MathJax uses web-based fonts to produce high-quality typesetting that scales and prints at full resolution, unlike mathematics included as bitmapped images. With MathJax, mathematics is text-based rather than image-based, and so it is available for search engines, meaning that your equations can be searchable, just like the text of your pages. MathJax allows page authors to write formulas using TeX and LaTeX notation, MathML (a World Wide Web Consortium standard for representing mathematics in XML format), or AsciiMath notation. MathJax can generate output in several formats, including HTML with CSS styling, or scalable vector graphics (SVG) images.

MathJax includes the ability to generate speakable text versions of your mathematical expressions that can be used with screen readers, providing accessibility for the visually impaired. The assistive support in MathJax also includes an interactive expression explorer that helps these users to “walk through” an expression one piece at a time, rather than having to listen to a complex expression all at once, and the ability to “collapse” portions of the expressions to allow a more simplified expression to be read, and only expanded if more detail is desired.

MathJax is modular, so it can load components only when necessary, and can be extended to include new capabilities as needed. MathJax is highly configurable, allowing authors to customize it for the special requirements of their web sites. Unlike earlier versions of MathJax, version 3 can be packaged into a single file, or included as part of larger bundles for those sites that manage their javascript assets in that way.

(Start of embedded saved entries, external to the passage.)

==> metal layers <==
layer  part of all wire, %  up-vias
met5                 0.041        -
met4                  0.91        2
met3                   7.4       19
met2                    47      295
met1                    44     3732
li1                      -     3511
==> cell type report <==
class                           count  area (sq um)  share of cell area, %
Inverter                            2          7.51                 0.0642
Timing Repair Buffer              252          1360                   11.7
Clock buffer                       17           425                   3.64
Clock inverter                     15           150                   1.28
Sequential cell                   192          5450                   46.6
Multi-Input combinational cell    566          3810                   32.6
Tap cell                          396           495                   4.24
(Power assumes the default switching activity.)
--- src/rtl/rom_rd_ctrl.sv ---
module rom_rd_ctrl
  import rom_rd_pkg::*;
#(
  parameter int CLK_NS   = 20,
  parameter int T_RC_NS  = 100,
  parameter int T_AA_NS  = 100,
  parameter int T_ACE_NS = 100,
  parameter int T_OE_NS  = 50,
  parameter int T_HZ_NS  = 40,
  parameter int AW       = 21,
  parameter int DW       = 16
) (
  input  logic          clk_i,
  input  logic          rst_ni,
  input  logic          req_valid_i,
  output logic          req_ready_o,
  input  logic [AW:0]   req_addr_i,
  input  logic          req_x8_i,
  output logic          rsp_valid_o,
  output logic [DW-1:0] rsp_data_o,
  output logic [AW-1:0] rom_a_o,
  output logic          rom_cs_no,
  output logic          rom_rd_en_no,
  output logic          rom_x16_o,
  output logic          rom_lsb_o,
  output logic          rom_lsb_drv_o,
  input  logic [DW-1:0] rom_q_i
);

  localparam int C_AA  = cdiv(T_AA_NS, CLK_NS);
  localparam int C_ACE = cdiv(T_ACE_NS, CLK_NS);
  localparam int C_OE  = cdiv(T_OE_NS, CLK_NS);
  localparam int C_RC  = cdiv(T_RC_NS, CLK_NS);
  localparam int C_HZ  = cdiv(T_HZ_NS, CLK_NS);
  // sample edge: 2+W cycles after select, W+1 after read enable
  localparam int W_CYC = imax(1, imax(imax(C_AA, C_ACE) - 2, C_OE - 1));
  // whole cycle SETUP..IDLE is 3+W+R cycles
  localparam int R_CYC = imax(1, imax(C_HZ, C_RC - 3 - W_CYC));
  localparam int TW    = imax(1, $clog2(imax(W_CYC, R_CYC)));

  rd_state_e     state_q;
  logic          take, cap, tmr_load, tmr_done;
  logic [TW-1:0] tmr_val;

  assign req_ready_o = (state_q == ST_IDLE);
  assign take        = req_ready_o & req_valid_i;
  assign cap         = (state_q == ST_CAPTURE);
  assign tmr_load    = (state_q == ST_SETUP) | cap;
  assign tmr_val     = (state_q == ST_SETUP) ? TW'(W_CYC - 1) : TW'(R_CYC - 1);

  always_ff @(posedge clk_i or negedge rst_ni) begin
    if (!rst_ni) begin
      state_q      <= ST_IDLE;
      rom_cs_no    <= 1'b1;
      rom_rd_en_no <= 1'b1;
      rsp_valid_o  <= 1'b0;
    end else begin
      rsp_valid_o <= 1'b0;
      unique case (state_q)
        ST_IDLE: if (take) begin
          state_q   <= ST_SETUP;
          rom_cs_no <= 1'b0;
        end
        ST_SETUP: begin
          state_q      <= ST_WAIT;
          rom_rd_en_no <= 1'b0;
        end
        ST_WAIT: if (tmr_done) state_q <= ST_CAPTURE;
        ST_CAPTURE: begin
          state_q      <= ST_RECOVER;
          rom_cs_no    <= 1'b1;
          rom_rd_en_no <= 1'b1;
          rsp_valid_o  <= 1'b1;
        end
        ST_RECOVER: if (tmr_done) state_q <= ST_IDLE;
        default: state_q <= ST_IDLE;
      endcase
    end
  end

  rom_rd_timer #(.TW(TW)) i_timer (
    .clk_i  (clk_i),
    .rst_ni (rst_ni),
    .load_i (tmr_load),
    .val_i  (tmr_val),
    .done_o (tmr_done)
  );

  rom_rd_lane #(.AW(AW), .DW(DW)) i_lane (
    .clk_i         (clk_i),
    .rst_ni        (rst_ni),
    .take_i        (take),
    .addr_i        (req_addr_i),
    .x8_i          (req_x8_i),
    .drive_i       (~rom_cs_no),
    .cap_i         (cap),
    .rom_q_i       (rom_q_i),
    .rom_a_o       (rom_a_o),
    .rom_lsb_o     (rom_lsb_o),
    .rom_lsb_drv_o (rom_lsb_drv_o),
    .rom_x16_o     (rom_x16_o),
    .data_o        (rsp_data_o)
  );


  rsp_pulse_chk: assert property (@(posedge clk_i) disable iff (!rst_ni)
    rsp_valid_o |=> !rsp_valid_o);


  rsp_busy_chk: assert property (@(posedge clk_i) disable iff (!rst_ni)
    rsp_valid_o |-> !req_ready_o);


  en_order_chk: assert property (@(posedge clk_i) disable iff (!rst_ni)
    $fell(rom_rd_en_no) |-> (!rom_cs_no && $past(!rom_cs_no)));


  cap_window_chk: assert property (@(posedge clk_i) disable iff (!rst_ni)
    cap |-> (!rom_cs_no && !rom_rd_en_no));


  float_gap_chk: assert property (@(posedge clk_i) disable iff (!rst_ni)
    $rose(rom_rd_en_no) |-> (rom_cs_no && !req_ready_o));

endmodule
**src/rtl/sadd_pkg.sv**
```systemverilog
package sadd_pkg;

    typedef enum logic [1:0] {
        SR_HOLD  = 2'd0,
        SR_SHIFT = 2'd1,
        SR_LOAD  = 2'd2
    } sr_op_e;

endpackage

```
**src/rtl/sadd_shreg.sv**
```systemverilog
module sadd_shreg
    import sadd_pkg::*;
#(
    parameter int W = 16
) (
    input  logic         clk,
    input  logic         rst_n,
    input  sr_op_e       op,
    input  logic [W-1:0] par_in,
    input  logic         ser_in,
    output logic [W-1:0] q,
    output logic         lsb
);

    typedef struct packed {
        logic [W-1:0] word;
    } sr_state_t;

    sr_state_t st_d, st_q;

    always_comb begin
        st_d = st_q;
        unique case (op)
            SR_SHIFT: st_d.word = {ser_in, st_q.word[W-1:1]};
            SR_LOAD:  st_d.word = par_in;
            default:  st_d.word = st_q.word;
        endcase
    end

    always_ff @(posedge clk or negedge rst_n) begin
        if (!rst_n) st_q <= '0;
        else        st_q <= st_d;
    end

    assign q   = st_q.word;
    assign lsb = st_q.word[0];

    AST_HOLD_KEEPS_WORD: assert property (@(posedge clk) disable iff (!rst_n)
        (op == SR_HOLD) |=> $stable(q));

endmodule

```
**src/rtl/sadd_fa.sv**
```systemverilog
module sadd_fa (
    input  logic clk,
    input  logic rst_n,
    input  logic clear,
    input  logic step,
    input  logic a_bit,
    input  logic b_bit,
    output logic sum_bit,
    output logic carry
);

    typedef struct packed {
        logic cy;
    } fa_state_t;

    fa_state_t st_d, st_q;
    logic      maj;

    always_comb begin
        sum_bit = a_bit ^ b_bit ^ st_q.cy;
        maj     = (a_bit & b_bit) | (a_bit & st_q.cy) | (b_bit & st_q.cy);
        st_d    = st_q;
        if (clear)     st_d.cy = 1'b0;
        else if (step) st_d.cy = maj;
    end

    always_ff @(posedge clk or negedge rst_n) begin
        if (!rst_n) st_q <= '0;
        else        st_q <= st_d;
    end

    assign carry = st_q.cy;

    AST_CARRY_CLEARED: assert property (@(posedge clk) disable iff (!rst_n)
        clear |=> !carry);
    AST_CARRY_HELD: assert property (@(posedge clk) disable iff (!rst_n)
        (!clear && !step) |=> $stable(carry));

endmodule

```
**src/rtl/sadd_ctrl.sv**
```systemverilog
module sadd_ctrl #(
    parameter int N = 16
) (
    input  logic clk,
    input  logic rst_n,
    input  logic start,
    output logic busy,
    output logic done,
    output logic load,
    output logic step
);

    localparam int CW = $clog2(N + 1);

    typedef struct packed {
        logic          busy;
        logic          done;
        logic [CW-1:0] left;
    } ctl_state_t;

    ctl_state_t st_d, st_q;

    always_comb begin
        load      = start && !st_q.busy;
        step      = st_q.busy;
        st_d      = st_q;
        st_d.done = 1'b0;
        if (load) begin
            st_d.busy = 1'b1;
            st_d.left = CW'(N);
        end else if (st_q.busy) begin
            st_d.left = st_q.left - CW'(1);
            if (st_q.left == CW'(1)) begin
                st_d.busy = 1'b0;
                st_d.done = 1'b1;
            end
        end
    end

    always_ff @(posedge clk or negedge rst_n) begin
        if (!rst_n) st_q <= '0;
        else        st_q <= st_d;
    end

    assign busy = st_q.busy;
    assign done = st_q.done;

    AST_DONE_SINGLE: assert property (@(posedge clk) disable iff (!rst_n)
        done |=> !done);
    AST_RUN_STARTS_FULL: assert property (@(posedge clk) disable iff (!rst_n)
        $rose(busy) |-> (st_q.left == CW'(N)));
    AST_START_WHILE_BUSY: assert property (@(posedge clk) disable iff (!rst_n)
        (busy && start) |=> (busy || done));

endmodule

```
**src/rtl/sadd_top.sv**
```systemverilog
module sadd_top
    import sadd_pkg::*;
#(
    parameter int N = 16
) (
    input  logic         clk,
    input  logic         rst_n,
    input  logic         start,
    input  logic [N-1:0] op_a,
    input  logic [N-1:0] op_b,
    output logic         busy,
    output logic         done,
    output logic [N-1:0] sum,
    output logic         carry_out
);

    logic   load, step;
    logic   a_lsb, b_lsb, s_bit, cy;
    sr_op_e sr_op;
    logic [N-1:0] b_word;

    sadd_ctrl #(.N(N)) u_ctrl (
        .clk   (clk),
        .rst_n (rst_n),
        .start (start),
        .busy  (busy),
        .done  (done),
        .load  (load),
        .step  (step)
    );

    always_comb begin
        if (load)      sr_op = SR_LOAD;
        else if (step) sr_op = SR_SHIFT;
        else           sr_op = SR_HOLD;
    end

    sadd_shreg #(.W(N)) u_areg (
        .clk    (clk),
        .rst_n  (rst_n),
        .op     (sr_op),
        .par_in (op_a),
        .ser_in (s_bit),
        .q      (sum),
        .lsb    (a_lsb)
    );

    sadd_shreg #(.W(N)) u_breg (
        .clk    (clk),
        .rst_n  (rst_n),
        .op     (sr_op),
        .par_in (op_b),
        .ser_in (1'b0),
        .q      (b_word),
        .lsb    (b_lsb)
    );

    sadd_fa u_fa (
        .clk     (clk),
        .rst_n   (rst_n),
        .clear   (load),
        .step    (step),
        .a_bit   (a_lsb),
        .b_bit   (b_lsb),
        .sum_bit (s_bit),
        .carry   (cy)
    );

    assign carry_out = cy;

    AST_BUSY_DONE_EXCL: assert property (@(posedge clk) disable iff (!rst_n)
        !(busy && done));
    AST_B_EMPTY_AT_DONE: assert property (@(posedge clk) disable iff (!rst_n)
        done |-> (b_word == '0));

endmodule

```
`config.mk`:
```
export PLATFORM = sky130hd
export DESIGN_NAME = tick_src
export DESIGN_NICKNAME = d
export VERILOG_FILES = /design/src/rtl/tick_src_pkg.sv /design/src/rtl/tick_src_ctrl.sv /design/src/rtl/tick_src_dp.sv /design/src/rtl/tick_src.sv
export SDC_FILE = /design/constraint.sdc
export NUM_CORES = 1
export LEC_CHECK = 0
export ABC_AREA = 1
export BUFFER_PORTS_ARGS = -buffer_cell sky130_fd_sc_hd__buf_2
export CORE_MARGIN = 4
export CORE_UTILIZATION = 25
export CTS_CLUSTER_DIAMETER = 200
export DETAILED_ROUTE_END_ITERATION = 10
export PLACE_DENSITY_LB_ADDON = 0.12
export SYNTH_ARGS = -nofsm -noshare
export SYNTH_HDL_FRONTEND = slang
export SYNTH_SLANG_ARGS = --single-unit
```
`constraint.sdc`:
```
create_clock -name clk -period 1.5 [get_ports clk]
set_input_delay 0.225 -clock clk [delete_from_list [all_inputs] [get_ports clk]]
set_output_delay 0.225 -clock clk [all_outputs]
set_load 0.03 [all_outputs]
```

Finally, MathJax has a rich application programming interface (API) that can be used to make the mathematics on your web pages interactive and dynamic. Version 3 has been rewritten in ES6 using Typescript (a version of javascript that includes type-checking and the ability to transpile to ES5). It was designed to be used as easily on a server (as part of a node.js application) as it is in a browser. This makes pre-processing of web pages containing mathematics much easier than with version 2, so web sites can perform all the math processing once up front, rather than having the browser do it each time the page is viewed.